## Data to use
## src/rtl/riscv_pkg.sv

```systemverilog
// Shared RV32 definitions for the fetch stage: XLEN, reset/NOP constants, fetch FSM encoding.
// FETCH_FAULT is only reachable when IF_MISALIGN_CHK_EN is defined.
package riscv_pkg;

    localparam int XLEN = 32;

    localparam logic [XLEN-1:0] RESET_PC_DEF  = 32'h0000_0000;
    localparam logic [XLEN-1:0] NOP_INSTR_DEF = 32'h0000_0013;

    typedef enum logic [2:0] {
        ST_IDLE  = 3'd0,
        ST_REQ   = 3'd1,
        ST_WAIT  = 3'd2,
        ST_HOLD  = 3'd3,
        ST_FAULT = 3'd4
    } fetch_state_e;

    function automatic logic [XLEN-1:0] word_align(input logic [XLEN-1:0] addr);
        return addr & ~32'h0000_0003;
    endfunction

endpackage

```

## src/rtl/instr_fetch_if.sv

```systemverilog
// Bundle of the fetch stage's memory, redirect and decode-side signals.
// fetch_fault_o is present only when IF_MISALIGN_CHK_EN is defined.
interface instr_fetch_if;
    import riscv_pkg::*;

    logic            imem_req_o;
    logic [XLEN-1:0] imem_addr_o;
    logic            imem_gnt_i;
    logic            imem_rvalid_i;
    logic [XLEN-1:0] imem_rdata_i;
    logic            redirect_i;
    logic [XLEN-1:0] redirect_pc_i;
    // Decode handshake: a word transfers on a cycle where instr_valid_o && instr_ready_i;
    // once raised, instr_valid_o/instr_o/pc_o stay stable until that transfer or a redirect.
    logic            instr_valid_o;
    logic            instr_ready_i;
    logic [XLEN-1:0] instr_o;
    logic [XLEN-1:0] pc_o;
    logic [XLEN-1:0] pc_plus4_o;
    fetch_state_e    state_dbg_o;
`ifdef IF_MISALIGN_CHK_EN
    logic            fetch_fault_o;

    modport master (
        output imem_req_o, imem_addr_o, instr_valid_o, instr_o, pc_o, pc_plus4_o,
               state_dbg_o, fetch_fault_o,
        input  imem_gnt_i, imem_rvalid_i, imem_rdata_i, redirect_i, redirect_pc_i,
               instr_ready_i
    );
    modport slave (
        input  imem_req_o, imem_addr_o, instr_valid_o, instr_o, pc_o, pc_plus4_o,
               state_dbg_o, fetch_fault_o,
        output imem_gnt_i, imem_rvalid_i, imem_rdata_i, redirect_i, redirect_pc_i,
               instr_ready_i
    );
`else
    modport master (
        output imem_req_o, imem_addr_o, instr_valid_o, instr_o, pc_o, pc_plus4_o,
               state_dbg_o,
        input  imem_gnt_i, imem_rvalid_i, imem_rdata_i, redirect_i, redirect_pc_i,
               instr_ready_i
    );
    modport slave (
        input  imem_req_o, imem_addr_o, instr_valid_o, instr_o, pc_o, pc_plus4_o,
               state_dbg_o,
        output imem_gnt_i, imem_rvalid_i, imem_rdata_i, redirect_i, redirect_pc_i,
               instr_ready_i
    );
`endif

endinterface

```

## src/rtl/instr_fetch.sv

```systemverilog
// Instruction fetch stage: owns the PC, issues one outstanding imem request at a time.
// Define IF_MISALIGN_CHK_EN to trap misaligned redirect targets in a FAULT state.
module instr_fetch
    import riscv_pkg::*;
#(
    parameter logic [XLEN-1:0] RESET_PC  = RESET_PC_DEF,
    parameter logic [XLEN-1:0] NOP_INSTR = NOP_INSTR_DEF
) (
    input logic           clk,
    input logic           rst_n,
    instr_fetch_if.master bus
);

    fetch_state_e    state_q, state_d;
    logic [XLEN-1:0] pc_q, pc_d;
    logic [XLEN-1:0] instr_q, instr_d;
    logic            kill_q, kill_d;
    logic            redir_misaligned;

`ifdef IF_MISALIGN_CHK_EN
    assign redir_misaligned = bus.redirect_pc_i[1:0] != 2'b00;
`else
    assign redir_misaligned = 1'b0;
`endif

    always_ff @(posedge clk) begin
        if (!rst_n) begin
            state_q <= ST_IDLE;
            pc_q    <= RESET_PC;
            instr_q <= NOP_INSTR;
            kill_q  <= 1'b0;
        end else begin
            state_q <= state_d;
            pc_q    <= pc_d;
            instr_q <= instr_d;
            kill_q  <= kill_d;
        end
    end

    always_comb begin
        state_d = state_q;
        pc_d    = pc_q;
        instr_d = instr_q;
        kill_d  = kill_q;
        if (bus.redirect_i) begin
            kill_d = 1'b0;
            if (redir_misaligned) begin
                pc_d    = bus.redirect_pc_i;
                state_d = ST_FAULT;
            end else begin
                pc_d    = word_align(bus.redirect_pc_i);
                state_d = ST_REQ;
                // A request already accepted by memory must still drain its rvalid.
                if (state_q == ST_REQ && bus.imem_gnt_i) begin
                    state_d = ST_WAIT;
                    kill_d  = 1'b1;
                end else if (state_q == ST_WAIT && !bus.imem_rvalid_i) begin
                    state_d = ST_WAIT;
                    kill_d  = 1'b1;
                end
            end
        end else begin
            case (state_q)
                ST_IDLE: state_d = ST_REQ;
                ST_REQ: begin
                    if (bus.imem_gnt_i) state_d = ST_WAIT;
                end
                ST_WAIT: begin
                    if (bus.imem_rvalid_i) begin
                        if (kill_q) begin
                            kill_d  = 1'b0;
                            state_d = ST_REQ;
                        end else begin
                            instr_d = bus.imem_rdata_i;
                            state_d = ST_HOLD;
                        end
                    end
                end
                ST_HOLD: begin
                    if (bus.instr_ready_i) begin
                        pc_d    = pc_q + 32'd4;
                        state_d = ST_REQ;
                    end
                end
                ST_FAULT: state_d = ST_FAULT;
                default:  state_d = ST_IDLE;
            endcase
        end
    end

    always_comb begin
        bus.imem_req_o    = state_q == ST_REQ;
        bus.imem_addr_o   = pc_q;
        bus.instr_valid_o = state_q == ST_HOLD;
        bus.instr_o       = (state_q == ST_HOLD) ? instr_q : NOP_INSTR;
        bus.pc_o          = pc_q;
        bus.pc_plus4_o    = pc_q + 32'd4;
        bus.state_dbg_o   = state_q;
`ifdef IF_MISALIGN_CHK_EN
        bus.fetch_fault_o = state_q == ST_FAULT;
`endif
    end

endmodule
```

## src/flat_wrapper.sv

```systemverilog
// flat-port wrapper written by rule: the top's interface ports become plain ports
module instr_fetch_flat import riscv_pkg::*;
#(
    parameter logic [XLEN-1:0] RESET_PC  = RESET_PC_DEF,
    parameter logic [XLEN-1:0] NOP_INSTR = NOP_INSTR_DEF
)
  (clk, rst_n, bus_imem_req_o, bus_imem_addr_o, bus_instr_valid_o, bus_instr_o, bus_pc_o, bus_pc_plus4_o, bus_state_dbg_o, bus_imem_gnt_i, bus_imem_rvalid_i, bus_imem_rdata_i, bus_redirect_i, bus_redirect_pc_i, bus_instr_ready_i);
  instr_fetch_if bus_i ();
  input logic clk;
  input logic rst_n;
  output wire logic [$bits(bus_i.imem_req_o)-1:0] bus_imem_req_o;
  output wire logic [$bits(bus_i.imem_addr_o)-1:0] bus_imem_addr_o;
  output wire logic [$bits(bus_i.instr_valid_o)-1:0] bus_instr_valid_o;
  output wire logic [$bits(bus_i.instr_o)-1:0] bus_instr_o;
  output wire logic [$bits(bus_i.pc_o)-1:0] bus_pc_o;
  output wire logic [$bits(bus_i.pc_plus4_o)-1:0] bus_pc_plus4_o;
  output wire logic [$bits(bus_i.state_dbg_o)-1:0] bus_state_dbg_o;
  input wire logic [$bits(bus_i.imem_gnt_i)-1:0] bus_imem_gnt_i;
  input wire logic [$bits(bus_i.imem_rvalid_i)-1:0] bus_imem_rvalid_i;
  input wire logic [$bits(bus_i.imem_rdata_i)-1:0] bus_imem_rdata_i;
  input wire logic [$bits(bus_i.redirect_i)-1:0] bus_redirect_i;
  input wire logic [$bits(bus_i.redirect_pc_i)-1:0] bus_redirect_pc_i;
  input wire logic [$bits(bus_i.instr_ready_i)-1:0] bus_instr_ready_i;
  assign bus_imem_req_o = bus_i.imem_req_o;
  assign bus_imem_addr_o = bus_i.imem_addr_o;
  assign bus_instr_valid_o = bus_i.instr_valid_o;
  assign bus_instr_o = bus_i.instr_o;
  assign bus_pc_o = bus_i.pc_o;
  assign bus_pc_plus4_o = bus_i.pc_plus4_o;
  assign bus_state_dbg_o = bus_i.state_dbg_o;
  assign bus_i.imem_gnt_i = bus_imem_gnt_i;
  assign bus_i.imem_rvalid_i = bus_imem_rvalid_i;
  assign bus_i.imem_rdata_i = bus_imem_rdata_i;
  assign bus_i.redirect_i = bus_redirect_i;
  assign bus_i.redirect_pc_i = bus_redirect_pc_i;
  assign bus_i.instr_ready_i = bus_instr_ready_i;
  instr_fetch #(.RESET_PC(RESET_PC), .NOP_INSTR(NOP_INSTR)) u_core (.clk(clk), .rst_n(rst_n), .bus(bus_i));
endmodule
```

---

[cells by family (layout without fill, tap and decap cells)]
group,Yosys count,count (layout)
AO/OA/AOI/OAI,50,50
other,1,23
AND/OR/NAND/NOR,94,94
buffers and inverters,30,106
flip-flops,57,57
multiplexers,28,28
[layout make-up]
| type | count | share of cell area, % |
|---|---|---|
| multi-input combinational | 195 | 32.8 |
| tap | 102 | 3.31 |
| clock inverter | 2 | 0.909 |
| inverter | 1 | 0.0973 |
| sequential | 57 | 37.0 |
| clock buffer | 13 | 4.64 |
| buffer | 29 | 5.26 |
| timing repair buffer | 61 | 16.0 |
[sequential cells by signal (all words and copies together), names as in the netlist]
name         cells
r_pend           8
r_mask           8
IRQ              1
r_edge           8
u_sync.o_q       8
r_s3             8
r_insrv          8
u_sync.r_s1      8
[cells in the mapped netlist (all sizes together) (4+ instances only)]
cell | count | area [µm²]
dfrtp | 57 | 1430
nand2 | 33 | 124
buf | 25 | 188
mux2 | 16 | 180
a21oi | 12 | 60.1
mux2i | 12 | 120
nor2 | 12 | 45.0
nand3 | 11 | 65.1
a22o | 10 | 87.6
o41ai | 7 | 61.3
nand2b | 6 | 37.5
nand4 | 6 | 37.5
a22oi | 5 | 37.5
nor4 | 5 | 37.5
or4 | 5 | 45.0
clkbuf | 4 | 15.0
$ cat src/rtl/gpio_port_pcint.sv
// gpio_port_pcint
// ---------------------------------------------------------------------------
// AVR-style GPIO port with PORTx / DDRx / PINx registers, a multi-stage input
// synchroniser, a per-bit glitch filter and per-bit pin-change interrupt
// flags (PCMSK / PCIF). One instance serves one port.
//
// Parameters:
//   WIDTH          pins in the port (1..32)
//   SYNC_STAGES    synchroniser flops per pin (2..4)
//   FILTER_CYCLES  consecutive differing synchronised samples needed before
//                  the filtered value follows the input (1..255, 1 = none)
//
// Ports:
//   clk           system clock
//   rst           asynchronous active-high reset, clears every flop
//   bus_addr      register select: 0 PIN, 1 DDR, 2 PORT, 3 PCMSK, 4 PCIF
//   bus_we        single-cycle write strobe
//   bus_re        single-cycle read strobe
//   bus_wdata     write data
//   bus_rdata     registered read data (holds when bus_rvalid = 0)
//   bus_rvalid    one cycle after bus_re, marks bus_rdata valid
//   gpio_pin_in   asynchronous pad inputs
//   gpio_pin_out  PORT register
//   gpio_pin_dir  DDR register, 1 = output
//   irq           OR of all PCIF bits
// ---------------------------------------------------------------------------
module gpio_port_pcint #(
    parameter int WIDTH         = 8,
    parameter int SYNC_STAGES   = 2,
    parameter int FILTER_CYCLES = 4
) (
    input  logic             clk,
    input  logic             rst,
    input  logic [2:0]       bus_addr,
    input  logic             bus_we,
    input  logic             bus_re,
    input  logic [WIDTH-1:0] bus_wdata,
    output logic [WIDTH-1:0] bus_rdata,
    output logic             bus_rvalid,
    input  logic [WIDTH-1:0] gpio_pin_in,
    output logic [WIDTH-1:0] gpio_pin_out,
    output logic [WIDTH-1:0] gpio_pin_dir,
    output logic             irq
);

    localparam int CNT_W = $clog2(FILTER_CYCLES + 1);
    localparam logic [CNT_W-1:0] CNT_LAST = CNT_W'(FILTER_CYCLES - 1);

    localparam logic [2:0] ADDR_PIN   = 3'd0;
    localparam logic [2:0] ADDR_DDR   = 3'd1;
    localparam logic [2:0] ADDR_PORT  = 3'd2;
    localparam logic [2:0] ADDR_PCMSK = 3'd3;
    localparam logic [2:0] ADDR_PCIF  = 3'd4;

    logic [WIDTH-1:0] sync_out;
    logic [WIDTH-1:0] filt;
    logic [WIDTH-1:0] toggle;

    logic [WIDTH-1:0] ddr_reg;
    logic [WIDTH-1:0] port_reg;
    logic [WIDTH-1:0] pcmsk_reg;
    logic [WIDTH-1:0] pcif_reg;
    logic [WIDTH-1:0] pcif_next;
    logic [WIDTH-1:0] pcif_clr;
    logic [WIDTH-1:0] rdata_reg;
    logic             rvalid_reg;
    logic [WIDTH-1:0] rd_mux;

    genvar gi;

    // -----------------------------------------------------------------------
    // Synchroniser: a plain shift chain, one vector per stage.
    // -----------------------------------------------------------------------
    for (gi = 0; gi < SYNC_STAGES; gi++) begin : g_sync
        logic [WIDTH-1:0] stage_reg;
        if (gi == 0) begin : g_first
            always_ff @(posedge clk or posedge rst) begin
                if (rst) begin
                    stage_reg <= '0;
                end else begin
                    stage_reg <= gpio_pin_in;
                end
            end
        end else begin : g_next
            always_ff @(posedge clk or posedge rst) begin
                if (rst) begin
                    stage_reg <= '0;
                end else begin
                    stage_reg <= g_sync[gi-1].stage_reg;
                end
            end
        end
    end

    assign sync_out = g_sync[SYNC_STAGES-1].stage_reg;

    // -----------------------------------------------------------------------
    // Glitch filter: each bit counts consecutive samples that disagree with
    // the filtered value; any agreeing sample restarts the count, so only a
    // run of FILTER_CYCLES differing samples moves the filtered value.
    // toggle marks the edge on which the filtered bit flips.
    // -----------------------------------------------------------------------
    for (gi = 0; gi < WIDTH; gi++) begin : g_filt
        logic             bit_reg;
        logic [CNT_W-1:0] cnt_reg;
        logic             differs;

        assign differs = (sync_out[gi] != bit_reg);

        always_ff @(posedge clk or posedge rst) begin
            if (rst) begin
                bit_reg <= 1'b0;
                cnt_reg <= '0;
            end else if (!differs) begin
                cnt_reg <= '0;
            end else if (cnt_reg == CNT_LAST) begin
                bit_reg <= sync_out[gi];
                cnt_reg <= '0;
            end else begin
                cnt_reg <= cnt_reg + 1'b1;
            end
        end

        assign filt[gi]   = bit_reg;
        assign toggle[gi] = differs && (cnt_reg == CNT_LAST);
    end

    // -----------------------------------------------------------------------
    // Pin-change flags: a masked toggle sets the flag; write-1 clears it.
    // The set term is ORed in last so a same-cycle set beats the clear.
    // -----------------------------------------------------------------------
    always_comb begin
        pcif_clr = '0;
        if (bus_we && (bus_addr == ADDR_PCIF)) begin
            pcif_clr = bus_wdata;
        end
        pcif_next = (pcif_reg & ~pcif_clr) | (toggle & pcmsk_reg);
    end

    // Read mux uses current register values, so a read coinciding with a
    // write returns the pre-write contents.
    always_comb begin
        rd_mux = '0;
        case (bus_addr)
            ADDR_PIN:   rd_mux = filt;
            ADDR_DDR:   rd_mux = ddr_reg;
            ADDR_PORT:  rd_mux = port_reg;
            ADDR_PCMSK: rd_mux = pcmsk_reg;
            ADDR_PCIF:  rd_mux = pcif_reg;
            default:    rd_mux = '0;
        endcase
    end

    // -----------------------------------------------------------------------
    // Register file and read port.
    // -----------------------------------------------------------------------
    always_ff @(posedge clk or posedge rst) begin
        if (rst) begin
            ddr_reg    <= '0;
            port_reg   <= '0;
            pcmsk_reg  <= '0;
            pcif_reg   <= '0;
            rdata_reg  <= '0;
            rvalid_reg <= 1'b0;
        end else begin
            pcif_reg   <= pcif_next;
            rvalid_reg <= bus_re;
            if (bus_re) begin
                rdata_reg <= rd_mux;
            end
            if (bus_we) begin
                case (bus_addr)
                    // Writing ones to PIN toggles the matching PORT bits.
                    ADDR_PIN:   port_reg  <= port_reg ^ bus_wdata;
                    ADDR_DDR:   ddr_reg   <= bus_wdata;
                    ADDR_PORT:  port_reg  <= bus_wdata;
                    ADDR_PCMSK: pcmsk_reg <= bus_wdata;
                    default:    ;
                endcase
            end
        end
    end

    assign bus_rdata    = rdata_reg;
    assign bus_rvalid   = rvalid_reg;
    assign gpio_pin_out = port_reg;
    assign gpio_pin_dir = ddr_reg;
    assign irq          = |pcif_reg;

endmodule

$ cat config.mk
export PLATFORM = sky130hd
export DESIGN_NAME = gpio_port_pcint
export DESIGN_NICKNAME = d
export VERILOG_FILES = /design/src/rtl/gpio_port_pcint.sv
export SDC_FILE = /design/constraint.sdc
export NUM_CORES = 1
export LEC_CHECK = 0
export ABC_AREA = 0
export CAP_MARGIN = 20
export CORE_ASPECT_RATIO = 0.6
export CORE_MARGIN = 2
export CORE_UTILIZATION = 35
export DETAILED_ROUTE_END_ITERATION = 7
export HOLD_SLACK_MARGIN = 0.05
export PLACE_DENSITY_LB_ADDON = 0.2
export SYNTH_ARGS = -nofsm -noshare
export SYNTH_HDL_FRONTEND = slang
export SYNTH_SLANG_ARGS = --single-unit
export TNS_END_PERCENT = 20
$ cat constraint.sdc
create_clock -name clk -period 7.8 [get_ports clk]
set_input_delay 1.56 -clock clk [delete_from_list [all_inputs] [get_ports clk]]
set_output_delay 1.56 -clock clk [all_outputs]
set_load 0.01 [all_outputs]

## Exercise instructions
The required answer is the run of lines above, starting at the line with "mux2i | 12 | 120" and ending at the line with "or4 | 5 | 45.0", reproduced exactly with both ends.

## Response
mux2i | 12 | 120
nor2 | 12 | 45.0
nand3 | 11 | 65.1
a22o | 10 | 87.6
o41ai | 7 | 61.3
nand2b | 6 | 37.5
nand4 | 6 | 37.5
a22oi | 5 | 37.5
nor4 | 5 | 37.5
or4 | 5 | 45.0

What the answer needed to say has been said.